**Given records:**
==> 11-07: inputs <==
==> flow/design.v <==
module ALU(
    input logic CLK,
    input logic RST,
    input logic ACT,
    input logic[3:0]  OP,
    input logic[1:0]  MOVI,
    input logic[31:0] REG_A,
    input logic[31:0] REG_B,
    input logic[31:0] MEM,
    input logic[31:0] IMM,
    output logic[31:0] DATA,
    output logic       RDY,
    output logic       VLD
);
    typedef enum logic [1:0] {
        INIT,
        FIRST_STAGE,
        MUL_FIRST_STAGE,
        MUL_SECOND_STAGE
    } state_type;
    state_type state_curr;
    state_type state_next;
    logic[31:0] operand_A;
    logic[31:0] operand_B;
    logic[31:0] norm_res;
    logic[31:0] norm_reg;
    logic[63:0] mult_res;
    logic       mult_req;
    always_comb begin
        case (state_curr)
            INIT:
                if (ACT) begin
                    if (mult_req)
                        state_next = MUL_FIRST_STAGE;
                    else
                        state_next = FIRST_STAGE;
                end else
                     state_next = INIT;
            FIRST_STAGE:      state_next = INIT;
            MUL_FIRST_STAGE:  state_next = MUL_SECOND_STAGE;
            MUL_SECOND_STAGE: state_next = INIT;
        endcase
    end
    always_ff @(posedge CLK) begin
        if (RST) begin
            state_curr  <= INIT;
        end else begin
            state_curr <= state_next;
            if (state_next == MUL_FIRST_STAGE)
                mult_res <= operand_A * operand_B;
            if (state_next == FIRST_STAGE)
                norm_reg <= norm_res;
        end
    end
    always_comb begin
        case (state_curr)
            INIT:             DATA = 32'b0;
            FIRST_STAGE:      DATA = norm_reg;
            MUL_FIRST_STAGE:  DATA = mult_res[31:0];
            MUL_SECOND_STAGE: DATA = mult_res[63:32];
        endcase
    end
    assign operand_A = REG_A;
    assign VLD = (state_curr != INIT) & ~RST;
    assign RDY = state_curr == INIT;
    always_comb begin
        case (MOVI)
            2'b00:   operand_B = REG_B;
            2'b01:   operand_B = MEM;
            2'b10:   operand_B = IMM;
            default: operand_B = '0;
        endcase
    end
    always_comb begin
        norm_res = 32'b0;
        mult_req = 0;
        if (RDY) begin
            case (OP)
                4'b0000: norm_res = operand_A + operand_B;             
                4'b0001: norm_res = operand_A - operand_B;             
                4'b0010: mult_req = 1;                                 
                4'b0011: norm_res = {1'b0, operand_B[31:1]};           
                4'b0100: norm_res = {operand_B[30:0], 1'b0};           
                4'b0101: norm_res = {operand_B[0], operand_B[31:1]};   
                4'b0110: norm_res = {operand_B[30:0], operand_B[31]};  
                4'b0111: norm_res = ~operand_B;                        
                4'b1000: norm_res = operand_A & operand_B;             
                4'b1001: norm_res = operand_A | operand_B;             
                4'b1010: norm_res = operand_A ^ operand_B;             
                4'b1011: norm_res = ~(operand_A & operand_B);          
                4'b1100: norm_res = ~(operand_A | operand_B);          
                4'b1101: norm_res = ~(operand_A ^ operand_B);          
                4'b1110: norm_res = operand_B + 1;                     
                4'b1111: norm_res = operand_B - 1;                     
            endcase
        end
    end
endmodule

**Work to be completed:** Search the listing for the word "DATA". Copy every line in which it occurs.

**Response to the exercise:**
    output logic[31:0] DATA,
            INIT:             DATA = 32'b0;
            FIRST_STAGE:      DATA = norm_reg;
            MUL_FIRST_STAGE:  DATA = mult_res[31:0];
            MUL_SECOND_STAGE: DATA = mult_res[63:32];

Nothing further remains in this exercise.